Van Waiters

No. 50, 54
- Position: Linebacker

Personal information
- Born: February 27, 1965 (age 61) Coconut Grove, Florida, U.S.
- Listed height: 6 ft 4 in (1.93 m)
- Listed weight: 240 lb (109 kg)

Career information
- High school: Coral Gables
- College: Indiana
- NFL draft: 1988: 3rd round, 77th overall pick

Career history
- Cleveland Browns (1988–1991); Minnesota Vikings (1992); Tampa Bay Buccaneers (1993)*;
- * Offseason or practice squad member only

Awards and highlights
- Second-team All-American (1987); Third-team All-American (1986); First-team All-Big Ten (1986);

Career NFL statistics
- Sacks: 2
- Interceptions: 1
- Stats at Pro Football Reference

= Van Waiters =

American football player (born 1965)

Van Allen Waiters (born February 27, 1965) is an American former professional football player who was a linebacker for five seasons in the National Football League (NFL).

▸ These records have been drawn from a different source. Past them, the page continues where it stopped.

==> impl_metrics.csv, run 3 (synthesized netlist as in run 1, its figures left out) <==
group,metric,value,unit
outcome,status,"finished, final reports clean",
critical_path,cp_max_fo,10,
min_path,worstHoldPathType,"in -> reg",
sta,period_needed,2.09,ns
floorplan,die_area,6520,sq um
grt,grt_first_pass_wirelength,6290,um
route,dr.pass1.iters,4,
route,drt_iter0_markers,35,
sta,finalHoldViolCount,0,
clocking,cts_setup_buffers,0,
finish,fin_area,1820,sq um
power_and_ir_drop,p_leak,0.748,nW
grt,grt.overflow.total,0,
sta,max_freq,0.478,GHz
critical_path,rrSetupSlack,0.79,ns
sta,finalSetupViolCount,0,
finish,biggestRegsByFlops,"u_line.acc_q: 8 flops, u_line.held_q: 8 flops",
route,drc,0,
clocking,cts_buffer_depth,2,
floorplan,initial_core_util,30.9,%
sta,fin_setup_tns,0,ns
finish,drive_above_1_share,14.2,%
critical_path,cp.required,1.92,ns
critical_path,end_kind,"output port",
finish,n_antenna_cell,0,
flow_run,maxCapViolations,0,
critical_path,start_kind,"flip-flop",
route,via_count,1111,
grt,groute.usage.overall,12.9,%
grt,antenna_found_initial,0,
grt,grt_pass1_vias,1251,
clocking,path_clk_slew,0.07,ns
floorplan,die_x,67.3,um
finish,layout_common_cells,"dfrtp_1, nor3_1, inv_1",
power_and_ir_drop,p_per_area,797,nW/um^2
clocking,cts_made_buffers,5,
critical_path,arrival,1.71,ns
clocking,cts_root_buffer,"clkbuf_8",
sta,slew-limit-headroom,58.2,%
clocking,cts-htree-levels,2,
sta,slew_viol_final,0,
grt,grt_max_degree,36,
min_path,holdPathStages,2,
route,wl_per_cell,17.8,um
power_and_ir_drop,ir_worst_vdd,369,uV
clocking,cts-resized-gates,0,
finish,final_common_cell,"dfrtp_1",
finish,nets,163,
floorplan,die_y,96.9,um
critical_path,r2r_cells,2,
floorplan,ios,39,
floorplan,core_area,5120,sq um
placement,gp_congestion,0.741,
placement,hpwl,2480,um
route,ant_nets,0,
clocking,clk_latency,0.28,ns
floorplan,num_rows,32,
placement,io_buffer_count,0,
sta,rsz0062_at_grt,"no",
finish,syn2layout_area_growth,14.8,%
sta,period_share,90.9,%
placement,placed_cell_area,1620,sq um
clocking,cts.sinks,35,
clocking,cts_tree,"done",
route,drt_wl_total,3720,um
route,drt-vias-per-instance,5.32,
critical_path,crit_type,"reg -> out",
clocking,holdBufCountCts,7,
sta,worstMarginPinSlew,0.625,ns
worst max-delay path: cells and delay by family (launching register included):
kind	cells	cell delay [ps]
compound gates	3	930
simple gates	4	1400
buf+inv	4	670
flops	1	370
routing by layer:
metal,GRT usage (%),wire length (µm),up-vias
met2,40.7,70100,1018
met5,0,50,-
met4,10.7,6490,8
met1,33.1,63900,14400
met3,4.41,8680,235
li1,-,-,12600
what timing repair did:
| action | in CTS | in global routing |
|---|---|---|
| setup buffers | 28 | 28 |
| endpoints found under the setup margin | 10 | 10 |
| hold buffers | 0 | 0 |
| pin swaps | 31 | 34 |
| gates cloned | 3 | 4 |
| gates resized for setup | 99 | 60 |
`src/rtl/rxf_pkg.sv`:
```
package rxf_pkg;

    localparam int          ADDR_BYTES  = 6;
    localparam int          HASH_BITS   = 64;
    localparam int          CFG_W       = 32;
    localparam int          STATUS_W    = 16;
    localparam int          CRC_W       = 32;
    localparam logic [31:0] CRC_POLY    = 32'h04C1_1DB7;
    localparam logic [31:0] CRC_SEED    = 32'hFFFF_FFFF;
    localparam int          STAT_BC_BIT = 13;
    localparam int          STAT_PH_BIT = 14;
    localparam int          STAT_MC_BIT = 15;

    typedef enum logic [2:0] {
        SEL_STA_LO  = 3'd0,
        SEL_STA_HI  = 3'd1,
        SEL_HASH_LO = 3'd2,
        SEL_HASH_HI = 3'd3,
        SEL_MODE    = 3'd4
    } cfg_sel_e;

    // bit order equals write-data bits 3:0
    typedef struct packed {
        logic bcast_en;
        logic mcast_en;
        logic phys_en;
        logic all_en;
    } accept_mode_t;

    typedef struct packed {
        logic mcast;
        logic phys;
        logic bcast;
    } addr_class_t;

    // one address byte into the hash CRC, low bit first
    function automatic logic [CRC_W-1:0] crc_feed_byte(input logic [CRC_W-1:0] c_in,
                                                       input logic [7:0]       d);
        logic [CRC_W-1:0] c;
        logic             fb;
        c = c_in;
        for (int i = 0; i < 8; i++) begin
            fb = c[CRC_W-1] ^ d[i];
            c  = {c[CRC_W-2:0], 1'b0};
            if (fb) c = c ^ CRC_POLY;
        end
        return c;
    endfunction

endpackage

```
`src/rtl/rxf_cfg_regs.sv`:
```
module rxf_cfg_regs
    import rxf_pkg::*;
#(
    parameter int HASH_W = HASH_BITS
) (
    input  logic                      clk,
    input  logic                      rst,
    input  logic                      we,
    input  logic [2:0]                sel,
    input  logic [CFG_W-1:0]          wdata,
    output logic [ADDR_BYTES*8-1:0]   station,
    output logic [HASH_W-1:0]         hash_tbl,
    output accept_mode_t              mode
);
    localparam int HASH_WORDS = HASH_W / CFG_W;
    localparam int STA_HI_W   = ADDR_BYTES*8 - CFG_W;

    always_ff @(posedge clk) begin
        if (rst) begin
            station <= '0;
            mode    <= '0;
        end else if (we) begin
            case (sel)
                SEL_STA_LO: station[CFG_W-1:0]            <= wdata;
                SEL_STA_HI: station[ADDR_BYTES*8-1:CFG_W] <= wdata[STA_HI_W-1:0];
                SEL_MODE:   mode                          <= accept_mode_t'(wdata[3:0]);
                default: ;
            endcase
        end
    end

    always_ff @(posedge clk) begin
        if (rst) begin
            hash_tbl <= '0;
        end else if (we) begin
            for (int w = 0; w < HASH_WORDS; w++) begin
                if (sel == 3'(int'(SEL_HASH_LO) + w))
                    hash_tbl[w*CFG_W +: CFG_W] <= wdata;
            end
        end
    end

endmodule

```
`src/rtl/rxf_addr_track.sv`:
```
module rxf_addr_track
    import rxf_pkg::*;
#(
    parameter int NBYTES = ADDR_BYTES,
    parameter int HASH_W = HASH_BITS
) (
    input  logic                  clk,
    input  logic                  rst,
    input  logic                  byte_valid,
    input  logic                  byte_first,
    input  logic [7:0]            byte_data,
    input  logic [NBYTES*8-1:0]   station,
    input  logic [HASH_W-1:0]     hash_tbl,
    output logic                  last_fire,
    output addr_class_t           cls_now
);
    localparam int CNT_W = $clog2(NBYTES);
    localparam int IDX_W = $clog2(HASH_W);

    logic [7:0] sta_b [NBYTES];

    for (genvar g = 0; g < NBYTES; g++) begin : g_sta_bytes
        assign sta_b[g] = station[g*8 +: 8];
    end

    logic             busy_q, eq_q, ones_q, grp_q;
    logic [CNT_W-1:0] cnt_q;
    logic [CRC_W-1:0] crc_q;

    logic             take, eq_nxt, ones_nxt, grp_nxt;
    logic [CNT_W-1:0] pos;
    logic [CRC_W-1:0] crc_nxt;
    logic [IDX_W-1:0] hidx;

    always_comb begin
        take      = byte_valid && (byte_first || busy_q);
        pos       = byte_first ? '0 : cnt_q;
        crc_nxt   = crc_feed_byte(byte_first ? CRC_SEED : crc_q, byte_data);
        eq_nxt    = (byte_first || eq_q)   && (byte_data == sta_b[pos]);
        ones_nxt  = (byte_first || ones_q) && (byte_data == 8'hFF);
        grp_nxt   = byte_first ? byte_data[0] : grp_q;
        hidx      = crc_nxt[CRC_W-1 -: IDX_W];
        last_fire = take && (pos == CNT_W'(NBYTES-1));
        cls_now.bcast = ones_nxt;
        cls_now.phys  = eq_nxt && !ones_nxt;
        cls_now.mcast = grp_nxt && !ones_nxt && hash_tbl[hidx];
    end

    always_ff @(posedge clk) begin
        if (rst) begin
            busy_q <= 1'b0;
            cnt_q  <= '0;
            crc_q  <= CRC_SEED;
            eq_q   <= 1'b0;
            ones_q <= 1'b0;
            grp_q  <= 1'b0;
        end else if (take) begin
            crc_q  <= crc_nxt;
            eq_q   <= eq_nxt;
            ones_q <= ones_nxt;
            grp_q  <= grp_nxt;
            if (last_fire) begin
                busy_q <= 1'b0;
                cnt_q  <= '0;
            end else begin
                busy_q <= 1'b1;
                cnt_q  <= pos + 1'b1;
            end
        end
    end

endmodule

```
`src/rtl/rxf_decide.sv`:
```
module rxf_decide
    import rxf_pkg::*;
(
    input  logic         clk,
    input  logic         rst,
    input  logic         fire,
    input  addr_class_t  cls,
    input  accept_mode_t mode,
    output logic         dec_valid,
    output logic         accept,
    output addr_class_t  cls_q
);
    logic accept_nxt;

    always_comb begin
        accept_nxt = mode.all_en
                   | (cls.bcast & mode.bcast_en)
                   | (cls.phys  & mode.phys_en)
                   | (cls.mcast & mode.mcast_en);
    end

    always_ff @(posedge clk) begin
        if (rst) begin
            dec_valid <= 1'b0;
            accept    <= 1'b0;
            cls_q     <= '0;
        end else begin
            dec_valid <= fire;
            if (fire) begin
                accept <= accept_nxt;
                cls_q  <= cls;
            end
        end
    end

endmodule

```
`src/rtl/rxaddr_filter.sv`:
```
module rxaddr_filter
    import rxf_pkg::*;
(
    input  logic                clk,
    input  logic                rst,
    input  logic                cfg_we,
    input  logic [2:0]          cfg_sel,
    input  logic [CFG_W-1:0]    cfg_wdata,
    input  logic                byte_valid,
    input  logic                byte_first,
    input  logic [7:0]          byte_data,
    output logic                dec_valid,
    output logic                rx_accept,
    output logic                rx_bcast,
    output logic                rx_phys,
    output logic                rx_mcast,
    output logic [STATUS_W-1:0] rx_status
);
    logic [ADDR_BYTES*8-1:0] station;
    logic [HASH_BITS-1:0]    hash_tbl;
    accept_mode_t            mode_q;
    addr_class_t             cls_now, cls_q;
    logic                    last_fire;

    rxf_cfg_regs #(.HASH_W(HASH_BITS)) u_cfg (
        .clk      (clk),
        .rst      (rst),
        .we       (cfg_we),
        .sel      (cfg_sel),
        .wdata    (cfg_wdata),
        .station  (station),
        .hash_tbl (hash_tbl),
        .mode     (mode_q)
    );

    rxf_addr_track #(.NBYTES(ADDR_BYTES), .HASH_W(HASH_BITS)) u_track (
        .clk        (clk),
        .rst        (rst),
        .byte_valid (byte_valid),
        .byte_first (byte_first),
        .byte_data  (byte_data),
        .station    (station),
        .hash_tbl   (hash_tbl),
        .last_fire  (last_fire),
        .cls_now    (cls_now)
    );

    rxf_decide u_dec (
        .clk       (clk),
        .rst       (rst),
        .fire      (last_fire),
        .cls       (cls_now),
        .mode      (mode_q),
        .dec_valid (dec_valid),
        .accept    (rx_accept),
        .cls_q     (cls_q)
    );

    always_comb begin
        rx_bcast  = cls_q.bcast;
        rx_phys   = cls_q.phys;
        rx_mcast  = cls_q.mcast;
        rx_status = '0;
        rx_status[STAT_BC_BIT] = cls_q.bcast;
        rx_status[STAT_PH_BIT] = cls_q.phys;
        rx_status[STAT_MC_BIT] = cls_q.mcast;
    end

endmodule

```
`config.mk`:
```
export PLATFORM = sky130hd
export DESIGN_NAME = rxaddr_filter
export DESIGN_NICKNAME = d
export VERILOG_FILES = /design/src/rtl/rxf_pkg.sv /design/src/rtl/rxf_cfg_regs.sv /design/src/rtl/rxf_addr_track.sv /design/src/rtl/rxf_decide.sv /design/src/rtl/rxaddr_filter.sv
export SDC_FILE = /design/constraint.sdc
export NUM_CORES = 1
export LEC_CHECK = 0
export ABC_AREA = 1
export BUFFER_PORTS_ARGS = -buffer_cell sky130_fd_sc_hd__buf_2
export CAP_MARGIN = 5
export CORE_MARGIN = 3
export CORE_UTILIZATION = 46
export DETAILED_ROUTE_END_ITERATION = 12
export GPL_TIMING_DRIVEN = 1
export HOLD_SLACK_MARGIN = 0.15
export PLACE_DENSITY = 0.67
export SETUP_SLACK_MARGIN = 0.3
export SYNTH_ARGS = -nofsm -noshare
export SYNTH_HDL_FRONTEND = slang
export SYNTH_SLANG_ARGS = --single-unit
```
`constraint.sdc`:
```
create_clock -name clk -period 3.4 [get_ports clk]
set_input_delay 0.17 -clock clk [delete_from_list [all_inputs] [get_ports clk]]
set_output_delay 0.17 -clock clk [all_outputs]
set_load 0.05 [all_outputs]
```
* Yosys cells after proc, flatten, opt, wreduce, memory -nomap -nowiden
Index checks and enable logic that the tools add are counted.
** Cells by class
- Add/subtract/negate cells :: 1
- Order comparisons :: 2
- Eq/ne operators :: 7
- Multiplexer cells :: 18
- Bitwise gates (word level) :: 23
- Reductions and logical operators :: 17
** Operators by type and width (count)
- $mux 27 :: 8
- $not 14->14 :: 8
- $mux 32 :: 1
- $bmux 8 s3 :: 1
- $mux 8 :: 2
- $reduce_and 2->1 :: 5
- $eq 8x8->1 :: 1
- $eq 8x8->1 const B :: 1
- $xor 1x1->1 :: 8
- $logic_and 1x1->1 :: 7
- $lt 6x7->1 const B :: 1
- $bmux 1 s6 :: 1
- $eq 3x2->1 const B :: 2
- $eq 3x3->1 const B :: 2
- $mux 3 :: 2
- $ge 4x4->1 const B :: 1
- $not 3->4 :: 1
- $add 3x1->3 const B :: 1
- $and 1x1->1 :: 3
- $eq 3x1->1 const B :: 1
- $logic_not 3->1 :: 1
- $logic_or 1x1->1 :: 3
- $mux 1 :: 3
- $or 1x1->1 :: 3
- $logic_not 1->1 :: 1
** Word-level totals
- Register bits :: 160
- Input port bits :: 48
- Output and inout bits :: 21
- Logic and storage cells :: 87

* Depth between registers and ports, before layout
Gate-level depths: netlist of the first run.
- Depth after elaboration :: 22
- Mapped depth :: 20
- Gate-level depth less buffers :: 18

* Hierarchy
From an unflattened synthesis of the first run, not the netlist that was laid out.
** Second synthesis, totals
- Cell total of the unflattened synthesis :: 1312
- Area, all modules :: 8677.1 sq um
** By module, submodules not included
- rxf_cfg_regs :: times used 1, cells an instance 678, area each 4653.2 sq um, sequential area each 2322.2 sq um
- rxf_addr_track :: times used 1, cells an instance 592, area each 3716.1 sq um, sequential area each 780.7 sq um
- rxf_decide :: times used 1, cells an instance 25, area each 183.9 sq um, sequential area each 100.1 sq um
- rxaddr_filter :: times used 1, cells an instance 17, area each 123.9 sq um, sequential area each 0.0 sq um

* Least setup slack after synthesis of the first run
Ideal clock, no wire load.
- Path type :: flip-flop to flip-flop
- Start :: register u_track.crc_q[27]
- End :: register u_dec.accept
- Setup time :: 0.070 ns
- Arrival :: 1.902 ns
- Required time :: 3.330 ns
- Path slack :: 1.428 ns
- Cell stages (with the launch flop) :: 15
- Buffers on the path :: 2
- Clock period less this slack :: 1.972 ns
- Cells stage by stage :: dfxtp_1 > nor2_4 > xor2_4 > nand3_1 > nand3_1 > nand2_2 > buf_6 > buf_6 > o211ai_1 > nand3_1 > nand3_1 > nand3_1 > nand3_1 > nand4_1 > a21oi_1
** On the way
- Word-level cells in the longest chain between the ends :: 12
** RTL lines
- start, declared :: line rxf_addr_track.sv:28 : logic [CRC_W-1:0] crc_q;
- start signal, assigned :: line rxf_addr_track.sv:58 : crc_q <= crc_nxt;
- $mux 32 * :: line rxf_addr_track.sv:38 : crc_nxt = crc_feed_byte(byte_first ? CRC_SEED : crc_q, byte_data);
- $xor 1x1->1 * :: line rxf_pkg.sv:43 : fb = c[CRC_W-1] ^ d[i];
- $mux 27 * :: line rxf_pkg.sv:45 : if (fb) c = c ^ CRC_POLY;
- $mux 27 (2 in a row) :: line rxf_pkg.sv:45
- $not 14->14 (no source line)
- $mux 27 :: line rxf_pkg.sv:45
- $bmux 1 s6 * :: line rxf_addr_track.sv:46 : cls_now.mcast = grp_nxt && !ones_nxt && hash_tbl[hidx];
- $mux 1 (implied by the code) * :: line rxf_addr_track.sv:46
- $logic_and 1x1->1 * :: line rxf_addr_track.sv:46
- $and 1x1->1 * :: line rxf_decide.sv:19 : | (cls.mcast & mode.mcast_en);
- $or 1x1->1 * :: line rxf_decide.sv:19
- end signal, assigned :: line rxf_decide.sv:30 : accept <= accept_nxt;
- end, declared :: line rxf_decide.sv:10 : output logic accept,
Mark *: on every way between the ends. The rest lies on a longest branch, timed or not. The select of a mux whose other input is x is not followed.
A chain may end at the register's enable or synchronous reset.

* Worst setup path in the final report of the first run
- Start :: register u_track.crc_q[31]
- End :: register u_dec.accept
** On the way
- Word-level cells in the longest chain between the ends :: 14
- Elaborated cells on any way between the ends :: 17
- Classes of those cells :: mux (9); bitwise (7); reduce/logical (1)
** RTL lines (line)
- $mux 32 * :: rxf_addr_track.sv:38
- $xor 1x1->1 * :: rxf_pkg.sv:43
- $mux 27 * :: rxf_pkg.sv:45
- $not 14->14 (no source line)
- $mux 27 (3 in a row) :: rxf_pkg.sv:45
- $not 14->14 (no source line)
- $mux 27 :: rxf_pkg.sv:45
- $bmux 1 s6 * :: rxf_addr_track.sv:46
- $mux 1 (implied by the code) * :: rxf_addr_track.sv:46
- $logic_and 1x1->1 * :: rxf_addr_track.sv:46
- $and 1x1->1 * :: rxf_decide.sv:19
- $or 1x1->1 * :: rxf_decide.sv:19
Marked as above.

==> results.txt, run 1 <==
Yosys top cell area share = 0.399
via count = 7500
Int Pwr = 3.31 mW
WHS = 0.181 ns
Max Freq = 0.371 GHz
area growth from synthesis to layout = 15.2%
initial core utilization = 0.478
crit path time final = 2.69 ns
Slew Viols, Final = 0
largest net degree at the start of global routing = 71
CP Cell Sequence = nor2_2 -> nand2_1 -> nand2_4 -> nand2_1 -> nand2_1 -> xnor2_1 -> inv_1 -> nand3_1 -> nand3_1 -> nand3_1 -> nand4_1 -> a21oi_1
Die ar. = 0.0191 mm²
Chip Width = 138 µm
pwr dens = 536 mW/mm²
Power, Total = 4.96 mW
mux cell area share after synthesis = 0
final core utilization = 0.550
post-synthesis simple-gate area fraction = 0.231
DR DRC count = 0
I/O pin total = 69
final setup fails = 0
Root Buffer = clkbuf_16
Placed Area = 0.00836 mm²
final hold viol count = 0
largest family of logic cells by synthesized area = simple AND/OR/NAND/NOR gates
Critical Path Max Stage Delay = 0.65 ns
Clock Path Buffers = 2
WP data arrival = 3.05 ns
buffers and inverters on the worst path = 1
Total Wirelength = 22500 µm
sw frac = 0.331
layout cells sized above 1 = 0.127
CTS tree = done
# fillers = 1663
via/cell ratio = 5.35
Synth cell types = 42
grt ovf = 0
class of the worst hold path = primary input to flip-flop
routability cong. = 0.938
Core ar. = 0.0168 mm²
Worst-Margin Slew = 0.843 ns
net total in the final layout = 1220
H-tree Lvls = 4
status = completed
switching power = 1.64 mW
first-pass GRT wire length = 36900 µm
Yosys top cell by area = dfxtp_1
initial antenna violation count = 0
Seq pwr share = 0.410
top post-synthesis cells by area = dfxtp_1 40%, o21ai_0 10%, nor2_1 8.5%, a21oi_1 6.2%, nand3_1 5.8%
DRT Pass-1 Iters = 5
floorplan row count = 47
Ys Warns = 0
slowest CP cell = xnor2_1
Leak = 3.74 nW
diode count = 0
Worst setup EP type = flip-flop
total global-route track usage = 0.235
Multi-input gate area = 0.00411 mm²
peak fanout along the critical path = 8
skew final = 0.00900 ns
critical path type = flip-flop to flip-flop
Slew HR = 0.434
register area = 0.00320 mm²
RSZ-0062 raised after global routing = false
Num CTS Buffers = 17
CP top delay family = simple AND/OR/NAND/NOR gates
Mean Syn Cell Area = 7.18 µm²
Antenna Violating Nets Remaining = 0
setup tns final = 0 ns
DR WL/cell = 16.0 µm
clk_lat worst skew = 0.43 ns
clock transition at the registers of the reported paths = 0.07 ns
Logic pwr share = 0.213
clock power share = 0.377
Hold Crit Depth = 4
Required @ worst endpoint = 3.76 ns
Synth Area in Adders = 0.00312
Post-Synth XOR/XNOR Area = 0.0726
r2r worst-path depth = 12
Post-Synthesis Cells = 1119
Die Y-Extent = 138 µm
Netlist Area Pre-Place = 0.00803 mm²
Max Cap Viol = 0
post-cts resize count = 0
Post-DP HPWL = 15000 µm
critical path depth = 12
vias in the first global route = 6938
1st-iter DRT viols = 677
Seq/Total Area, Yosys = 0.399
Finished Cell Area = 0.00925 mm²
Worst IR Drop VDD = 0.375 mV
CP Launch Type = flip-flop
Seq cells post-synth = 160
Synth Area in Compound Gates = 0.196
clock sinks = 160
Period Utilization, post-route = 0.792
# port buffers = 55
==> per-stage QoR <==
step	instances	worst slack, ns
2_1_floorplan	1131	1.43
3_3_place_gp	1339	0.632
3_5_place_dp	1339	0.542
4_1_cts	1403	0.744
5_1_grt	1403	0.481
6_report	1403	0.708
==> flip-flops by register name, indices dropped and copies added (netlist names) <==
register	count
u_track.busy_q	1
u_track.grp_q	1
u_dec.accept	1
u_cfg.hash_tbl	64
u_cfg.mode	4
u_track.ones_q	1
u_track.crc_q	32
u_track.eq_q	1
u_dec.dec_valid	1
u_cfg.station	48
u_track.cnt_q	3
u_dec.cls_q	3
==> per-layer routing <==
| metal | track usage | share of wire | wire length (µm) |
|---|---|---|---|
| met5 | 0 | 0 | 0 |
| met4 | 0.0764 | 0.022 | 490 |
| met3 | 0.0401 | 0.063 | 1430 |
| met2 | 0.378 | 0.47 | 10500 |
| met1 | 0.323 | 0.45 | 10100 |
==> kinds of logic after synthesis <==
logic type	Yosys count
and+or+nand+nor	428
AOI/OAI and AO/OA	294
buffers and inverters	179
DFF	160
xor gates and xnor gates	55
adders and majority gates	2
other	1
==> area by class of cell <==
| type | instances | area share |
|---|---|---|
| tap | 220 | 0.0298 |
| clock buffer | 18 | 0.0464 |
| multi-input combinational | 792 | 0.444 |
| inverter | 97 | 0.0394 |
| clock inverter | 14 | 0.0151 |
| timing repair buffer | 102 | 0.0793 |
| sequential | 160 | 0.346 |
==> cell usage in the layout, fill, tap and decap left out, types with 7 or more instances in the layout <==
cell,instances
dlygate4sd3_1,32
xor2_1,28
o22ai_1,7
a21oi_1,100
nor2_1,182
dfxtp_1,160
buf_2,55
o21ai_0,160
xnor2_1,21
conb_1,13
buf_4,13
nand2_2,7
inv_1,84
clkbuf_16,17
nand2_1,120
nand3_1,92
inv_2,10
==> worst register-to-register path, stage by stage (launching register included) <==
cell and delay (ns):
dfxtp_1 0.37, nor2_2 0.05, nand2_1 0.14, nand2_4 0.16
nand2_1 0.10, nand2_1 0.28, xnor2_1 0.66, inv_1 0.21
nand3_1 0.13, nand3_1 0.10, nand3_1 0.15, nand4_1 0.13
a21oi_1 0.14
==> worst paths after layout <==
check / endpoint / startpoint / slack [ns]
worst max register to register: u_dec.accept / u_track.crc_q[31] / 0.71
worst min register to register: u_cfg.hash_tbl[40] / u_cfg.hash_tbl[40] / 0.45
worst min-delay path: u_cfg.station[43] / cfg_sel[1] / 0.18
worst max-delay path: u_dec.accept / u_track.crc_q[31] / 0.71
==> power by group through the flow <==
stage | clock [mW] | sequential [mW] | combinational [mW]
floorplan | 0 | 2.05 | 0.798
global placement | 0 | 2.07 | 0.998
detailed placement | 0 | 2.07 | 1.01
CTS | 1.88 | 2.03 | 1.04
global route | 1.96 | 2.04 | 1.18
finish | 1.87 | 2.03 | 1.05
==> cell usage after synthesis, drive strengths merged <==
cell type	count
clkinv	3
xnor2	22
xor2	33
or2	4
nor3	2
o221ai	1
nor4	2
a211oi	1
nand3b	1
nand2	132
ha	2
o22ai	7
a22oi	6
clkbuf	45
dfxtp	160
nand4	4
nand3	96
o211ai	7
o21ai	167
buf	37
a21oi	100
nor2	187
inv	94
o31ai	1
conb	1
a32oi	4
==> timing repair <==
| item | 4_1_cts | 5_1_grt |
|---|---|---|
| hold endpoints to repair | 101 | 0 |
| buffers inserted | 0 | 0 |
| hold buffers | 32 | 0 |
Power figures use the tool's default switching activity.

Waiters was born and raised in Coral Gables, Florida and played scholastically at Coral Gables High School. He played collegiately for the Indiana Hoosiers. He was honored by the Associated Press as a third-team All-American his junior year, and a second-team selection as a senior.

Waiters was selected by the Cleveland Browns in the third-round of the 1988 NFL draft. He spent four seasons with the Browns, and scored a receiving touchdown against the Minnesota Vikings in 1989 on a pass from Mike Pagel on a fake field goal play. He finished his career playing one season with the Vikings in 1992.